### DATA EXTRACTS

File: config.mk
export PLATFORM = sky130hd
export DESIGN_NAME = tone_fir_top
export DESIGN_NICKNAME = d
export VERILOG_FILES = /design/src/rtl/tone_fir_pkg.sv /design/src/rtl/tone_fir_history.sv /design/src/rtl/tone_fir_mac.sv /design/src/rtl/tone_fir_format.sv /design/src/rtl/tone_fir_top.sv
export SDC_FILE = /design/constraint.sdc
export NUM_CORES = 2
export LEC_CHECK = 0
export ABC_CLOCK_PERIOD_IN_PS = 9500
export BUFFER_PORTS_ARGS = -buffer_cell sky130_fd_sc_hd__buf_2
export CORE_MARGIN = 4
export CORE_UTILIZATION = 55
export DETAILED_ROUTE_END_ITERATION = 8
export PLACE_DENSITY = 0.77
export SLEW_MARGIN = 20
export SYNTH_ARGS = -nofsm -noshare
export SYNTH_HDL_FRONTEND = slang
export SYNTH_HIERARCHICAL = 1
export SYNTH_SLANG_ARGS = --single-unit
File: constraint.sdc
create_clock -name clk -period 9.5 [get_ports clk]
set_input_delay 0.95 -clock clk [delete_from_list [all_inputs] [get_ports clk]]
set_output_delay 0.95 -clock clk [all_outputs]
set_load 0.02 [all_outputs]
File: src/rtl/tone_fir_pkg.sv
package tone_fir_pkg;

   // Kernel weight for tap k of an odd-length kernel: triangular envelope
   // with a sign pattern of period eight samples.
   function automatic int tap_coef(input int k, input int taps, input int step);
      int c;
      int d;
      int mag;
      int ph;
      c   = (taps - 1) / 2;
      d   = (k > c) ? (k - c) : (c - k);
      mag = step * (c + 1 - d);
      ph  = d % 8;
      return ((ph < 2) || (ph > 5)) ? mag : -mag;
   endfunction

endpackage

File: src/rtl/tone_fir_history.sv
module tone_fir_history #(
   parameter int DEPTH = 101,
   parameter int SW    = 9,
   parameter int AW    = $clog2(DEPTH)
) (
   input  logic                 clk,
   input  logic                 rst_n,
   input  logic                 wr_en,
   input  logic signed [SW-1:0] wr_data,
   input  logic [AW-1:0]        rd_off,
   output logic signed [SW-1:0] rd_data
);

   logic [AW-1:0]        head;
   logic [AW-1:0]        nxt;
   logic [AW-1:0]        rd_idx;
   logic signed [SW-1:0] slot [DEPTH];

   assign nxt = (head == AW'(DEPTH - 1)) ? '0 : head + 1'b1;

   always_ff @(posedge clk) begin
      if (!rst_n) begin
         head <= AW'(DEPTH - 1);
         for (int i = 0; i < DEPTH; i++) slot[i] <= '0;
      end else if (wr_en) begin
         head      <= nxt;
         slot[nxt] <= wr_data;
      end
   end

   // offset 0 is the newest sample; larger offsets walk back in time
   always_comb begin
      if (head >= rd_off)
         rd_idx = head - rd_off;
      else
         rd_idx = AW'(({1'b0, head} + (AW+1)'(DEPTH)) - {1'b0, rd_off});
   end

   assign rd_data = slot[rd_idx];

endmodule

File: src/rtl/tone_fir_mac.sv
module tone_fir_mac #(
   parameter int NTAPS     = 101,
   parameter int SW        = 9,
   parameter int COEF_W    = 16,
   parameter int COEF_STEP = 4,
   parameter int ACC_W     = 32,
   parameter int TW        = $clog2(NTAPS)
) (
   input  logic                    clk,
   input  logic                    rst_n,
   input  logic                    start,
   input  logic signed [SW-1:0]    sample,
   output logic [TW-1:0]           tap,
   output logic signed [ACC_W-1:0] acc,
   output logic                    running,
   output logic                    fin
);

   localparam int PW = COEF_W + SW;

   logic signed [COEF_W-1:0] coef;
   logic signed [PW-1:0]     prod;

   assign coef = COEF_W'(tone_fir_pkg::tap_coef(int'(tap), NTAPS, COEF_STEP));
   assign prod = coef * sample;

   always_ff @(posedge clk) begin
      if (!rst_n) begin
         running <= 1'b0;
         fin     <= 1'b0;
         tap     <= '0;
         acc     <= '0;
      end else begin
         fin <= 1'b0;
         if (start) begin
            running <= 1'b1;
            tap     <= '0;
            acc     <= '0;
         end else if (running) begin
            acc <= acc + ACC_W'(prod);
            if (tap == TW'(NTAPS - 1)) begin
               running <= 1'b0;
               fin     <= 1'b1;
            end else begin
               tap <= tap + 1'b1;
            end
         end
      end
   end

endmodule

File: src/rtl/tone_fir_format.sv
module tone_fir_format #(
   parameter int ACC_W      = 32,
   parameter int RES_W      = 16,
   parameter int RES_TOP    = 22,
   parameter int GAIN_NUM   = 5,
   parameter int GAIN_SHIFT = 2,
   parameter int OUT_SHIFT  = 4,
   parameter int DAC_W      = 12,
   parameter int DAC_MID    = 2047
) (
   input  logic                    clk,
   input  logic                    rst_n,
   input  logic                    load,
   input  logic signed [ACC_W-1:0] acc,
   input  logic [DAC_W-1:0]        raw_in,
   output logic [DAC_W-1:0]        dac_filt,
   output logic [DAC_W-1:0]        dac_raw,
   output logic                    done
);

   localparam int MW     = RES_W + 3;
   localparam int RES_LO = RES_TOP - RES_W + 1;

   logic signed [RES_W-1:0] res;
   logic signed [MW-1:0]    mul;
   logic signed [MW-1:0]    shr;
   logic [DAC_W-1:0]        filt_nxt;
   logic                    unused_acc;

   assign res        = acc[RES_TOP:RES_LO];
   assign unused_acc = ^{acc[ACC_W-1:RES_TOP+1], acc[RES_LO-1:0]};
   assign mul        = MW'(res) * MW'(GAIN_NUM);
   assign shr        = mul >>> (GAIN_SHIFT + OUT_SHIFT);
   assign filt_nxt   = shr[DAC_W-1:0] + DAC_W'(DAC_MID);

   always_ff @(posedge clk) begin
      if (!rst_n) begin
         dac_filt <= '0;
         dac_raw  <= '0;
         done     <= 1'b0;
      end else begin
         done <= load;
         if (load) begin
            dac_filt <= filt_nxt;
            dac_raw  <= raw_in;
         end
      end
   end

endmodule

File: src/rtl/tone_fir_top.sv
module tone_fir_top #(
   parameter int ADC_W      = 16,
   parameter int IN_SHIFT   = 8,
   parameter int IN_OFFSET  = 127,
   parameter int NTAPS      = 101,
   parameter int COEF_W     = 16,
   parameter int COEF_STEP  = 4,
   parameter int ACC_W      = 32,
   parameter int RES_W      = 16,
   parameter int RES_TOP    = 22,
   parameter int GAIN_NUM   = 5,
   parameter int GAIN_SHIFT = 2,
   parameter int OUT_SHIFT  = 4,
   parameter int DAC_W      = 12,
   parameter int DAC_MID    = 2047
) (
   input  logic             clk,
   input  logic             rst_n,
   input  logic             adc_strobe,
   input  logic [ADC_W-1:0] adc_word,
   output logic [DAC_W-1:0] dac_filt,
   output logic [DAC_W-1:0] dac_raw,
   output logic             done,
   output logic             overrun
);

   localparam int SW = ADC_W - IN_SHIFT + 1;
   localparam int TW = $clog2(NTAPS);

   // elaboration-time parameter checks
   if (NTAPS % 2 != 1) begin : g_bad_taps
      $error("tone_fir_top: NTAPS must be odd for a centred symmetric kernel");
   end
   if (RES_TOP >= ACC_W || RES_TOP < RES_W - 1) begin : g_bad_res
      $error("tone_fir_top: result slice lies outside the accumulator");
   end
   if (DAC_W > ADC_W || IN_SHIFT >= ADC_W) begin : g_bad_width
      $error("tone_fir_top: converter widths are inconsistent");
   end

   logic signed [SW-1:0]    samp_in;
   logic signed [SW-1:0]    samp_rd;
   logic [TW-1:0]           tap;
   logic signed [ACC_W-1:0] acc;
   logic                    running;
   logic                    fin;
   logic                    busy;
   logic                    accept;
   logic [DAC_W-1:0]        held_raw;
   logic                    unused_low;

   assign busy       = running | fin;
   assign accept     = adc_strobe & ~busy;
   assign samp_in    = $signed({1'b0, adc_word[ADC_W-1:IN_SHIFT]}) - SW'(IN_OFFSET);
   assign unused_low = ^adc_word[ADC_W-DAC_W-1:0];

   always_ff @(posedge clk) begin
      if (!rst_n) begin
         held_raw <= '0;
         overrun  <= 1'b0;
      end else begin
         if (accept) held_raw <= adc_word[ADC_W-1 -: DAC_W];
         if (adc_strobe && busy) overrun <= 1'b1;
      end
   end

   tone_fir_history #(.DEPTH(NTAPS), .SW(SW), .AW(TW)) u_hist (
      .clk     (clk),
      .rst_n   (rst_n),
      .wr_en   (accept),
      .wr_data (samp_in),
      .rd_off  (tap),
      .rd_data (samp_rd)
   );

   tone_fir_mac #(
      .NTAPS(NTAPS), .SW(SW), .COEF_W(COEF_W), .COEF_STEP(COEF_STEP),
      .ACC_W(ACC_W), .TW(TW)
   ) u_mac (
      .clk     (clk),
      .rst_n   (rst_n),
      .start   (accept),
      .sample  (samp_rd),
      .tap     (tap),
      .acc     (acc),
      .running (running),
      .fin     (fin)
   );

   tone_fir_format #(
      .ACC_W(ACC_W), .RES_W(RES_W), .RES_TOP(RES_TOP), .GAIN_NUM(GAIN_NUM),
      .GAIN_SHIFT(GAIN_SHIFT), .OUT_SHIFT(OUT_SHIFT), .DAC_W(DAC_W), .DAC_MID(DAC_MID)
   ) u_fmt (
      .clk      (clk),
      .rst_n    (rst_n),
      .load     (fin),
      .acc      (acc),
      .raw_in   (held_raw),
      .dac_filt (dac_filt),
      .dac_raw  (dac_raw),
      .done     (done)
   );

endmodule

==> impl_metrics.prom <==
# TYPE chip_impl_metric gauge
chip_impl_metric{name="slew_headroom",unit="%"} 22.1
chip_impl_metric{name="detail-route-antenna-nets",unit=""} 0
chip_impl_metric{name="dp_hpwl",unit="mm"} 132
chip_impl_metric{name="final.fill_count",unit=""} 9463
chip_impl_info{name="critical_path.startpoint_type",value="register"} 1
chip_impl_metric{name="grt_antenna_before_repair",unit=""} 1
chip_impl_info{name="cp_top_family",value="adder cells"} 1
chip_impl_metric{name="syn-mean-instance-area",unit="µm²"} 11.3
chip_impl_metric{name="synth_nets",unit=""} 6456
chip_impl_metric{name="cts.clk_slew.worst_paths",unit="ns"} 0.06
chip_impl_metric{name="timing_worst_slew_pin_value",unit="ns"} 1.16
chip_impl_metric{name="grt_pass1_wl",unit="mm"} 305
chip_impl_metric{name="die-area",unit="mm²"} 0.133
chip_impl_metric{name="drive_gt1_share",unit="%"} 14.8
chip_impl_metric{name="max_clock_freq",unit="MHz"} 109
chip_impl_metric{name="report.final.hold_viol_count",unit=""} 0
chip_impl_metric{name="io_pins",unit=""} 45
chip_impl_metric{name="final.min_clock_period",unit="ns"} 9.18
chip_impl_metric{name="die_w",unit="µm"} 365
chip_impl_metric{name="mappedNetlistArea",unit="mm²"} 0.0699
chip_impl_metric{name="port_buf_inserts",unit=""} 40
chip_impl_metric{name="synth.yosys.warnings",unit=""} 6
chip_impl_metric{name="fp.coreArea",unit="mm²"} 0.126
chip_impl_metric{name="sequential_cell_area",unit="mm²"} 0.0361
chip_impl_info{name="hp-class",value="input port to register"} 1
chip_impl_metric{name="cts-buffers-inserted",unit=""} 135
chip_impl_metric{name="multi_input_comb_area",unit="mm²"} 0.0312
chip_impl_metric{name="detailedRoute.firstIterationViolations",unit=""} 7015
chip_impl_info{name="crit_path_most_repeated_cell",value="fa_1"} 1
chip_impl_metric{name="vias_per_cell",unit=""} 6.56
chip_impl_metric{name="num_rows",unit=""} 130
chip_impl_metric{name="finalClockSkew",unit="ns"} 0.0279
chip_impl_metric{name="clock_tree.buffer_depth",unit=""} 3
chip_impl_metric{name="global_route.usage.total",unit="%"} 29.8
chip_impl_metric{name="grt_pass1_vias",unit=""} 51181
chip_impl_metric{name="wl_per_cell",unit="µm"} 25.3
chip_impl_metric{name="timing.setup.tns",unit="ns"} 0
chip_impl_metric{name="cp_slowest_stage_delay",unit="ns"} 0.92
chip_impl_metric{name="clock_insertion_delay_worst_skew",unit="ns"} 0.79
chip_impl_metric{name="grt_overflow",unit=""} 0
chip_impl_metric{name="timing.critical_path.arrival",unit="ns"} 9.83
chip_impl_info{name="tritoncts",value="yes"} 1
chip_impl_info{name="status",value="finished, final reports clean"} 1
chip_impl_metric{name="critPathMaxFanout",unit=""} 46
chip_impl_metric{name="final_estimated_routing_congestion_in_global_placement",unit=""} 0.923
chip_impl_metric{name="cts_num_sinks",unit=""} 1227
chip_impl_info{name="startpoint_to_endpoint_class_of_the_critical_path",value="register to register"} 1
chip_impl_metric{name="number_of_instances_in_the_synthesized_netlist",unit=""} 6198
chip_impl_metric{name="die_h",unit="µm"} 365
chip_impl_metric{name="cts_max_level",unit=""} 4
chip_impl_metric{name="final_max_slew_viol_count",unit=""} 0
chip_impl_metric{name="postCtsHoldBufs",unit=""} 0
chip_impl_info{name="cts.root.buffer_cell",value="clkbuf_16"} 1
chip_impl_metric{name="setup_viol_count_final",unit=""} 0
chip_impl_metric{name="route.detailed.drc",unit=""} 0
chip_impl_metric{name="finalNetCount",unit=""} 6524
chip_impl_metric{name="max-cap-violations",unit=""} 0
chip_impl_metric{name="floorplan.initialDensity",unit="%"} 55.5
chip_impl_info{name="cp-end-kind",value="register"} 1
chip_impl_metric{name="required",unit="ns"} 10.15
chip_impl_metric{name="grt_start_max_net_pins",unit=""} 120
chip_impl_metric{name="num_vias",unit=""} 52684
chip_impl_metric{name="detailedRoute.firstPassIterationCount",unit=""} 7
chip_impl_metric{name="min_period_over_period",unit="%"} 96.6
chip_impl_metric{name="wirelength",unit="mm"} 203
chip_impl_metric{name="area_growth_syn_to_layout",unit="%"} 11.9
chip_impl_metric{name="cp_num_buf_inv",unit=""} 7
chip_impl_info{name="critical_path_top_delay_cell",value="fa_4"} 1
-- worst min-delay path, stage by stage --
cell	delay (ns)
buf_2	0.10
nand2_1	0.05
a21boi_1	0.05
-- worst paths after layout --
check	startpoint	endpoint	slack [ns]	cells past startpoint
hold reg to reg	held_raw[8]	held_raw[8]	0.45	2
hold / removal	adc_word[6]	held_raw[2]	0.44	3
setup / recovery	u_hist/head[0]	u_mac/acc[18]	0.32	31
setup reg to reg	u_hist/head[0]	u_mac/acc[18]	0.32	31
-- sequential cells by signal, summed over array words and instances, names as in the netlist --
signal / cells
overrun: 1
u_mac/running: 1
u_fmt/dac_raw: 12
held_raw: 12
u_mac/acc: 21
u_fmt/dac_filt: 12
u_fmt/done: 1
u_mac/tap: 7
u_mac/fin: 1
u_hist/slot: 1152
u_hist/head: 7
-- metrics by stage --
step	setup slack [ns]	utilization, %	cells	hold slack (ns)	instance area (µm²)
global placement	-0.00129	58.4	7757	0.441	73500
global route	-0.0546	62.1	8025	0.409	78200
finish	0.322	62.1	8026	0.435	78200
floorplan	0.655	-	6198	0.435	69900
detailed placement	-0.0184	58.4	7757	0.448	73500
CTS	0.0140	61.8	8003	0.385	77900
-- repair_timing --
action	in CTS	in global routing
resized for setup	1	37
setup endpoints to repair	2	9
pin swaps	0	17
gates cloned	0	2
setup buffers	0	20
-- cell type report --
cell class	count	share of cell area [%]
inverter	208	1.01
multi-input combinational	4260	39.9
clock inverter	87	1.07
clock buffer	159	4.51
timing repair buffer	434	4.75
tap	1650	2.64
antenna	1	0.00320
sequential	1227	46.1
-- cell usage in the layout, fill, tap and decap left out, drive strengths merged, types with 66 or more instances in the layout --
cell       n
edfxtp  1152
and2     953
nor2     440
buf      432
o22ai    348
mux2i    282
nand2    276
inv      212
nor3     205
a21oi    178
o21ai    167
clkbuf   161
a211oi   139
mux2     131
o221ai   130
fa       125
ha       114
nor2b     87
dfxtp     75
o22a      68
clkinv    66
-- metal layers --
metal / vias to the layer above / global-route usage [%] / wire (µm)
li1: 23205 / - / -
met1: 25500 / 39.3 / 76400
met2: 3332 / 46.7 / 91300
met3: 647 / 7.30 / 24300
met4: 0 / 14.2 / 10700
met5: - / 0 / 0
Power is not shown: default switching activity piles up to over one toggle a cycle in this logic, so the estimate is an artifact.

######

- **TASK REQUIREMENTS**: Could you copy exactly the lines from the first line of the records above through the line containing "export DESIGN_NICKNAME = d", both included, and nothing else?

- **SOLUTION FOR THIS EXERCISE**:
File: config.mk
export PLATFORM = sky130hd
export DESIGN_NAME = tone_fir_top
export DESIGN_NICKNAME = d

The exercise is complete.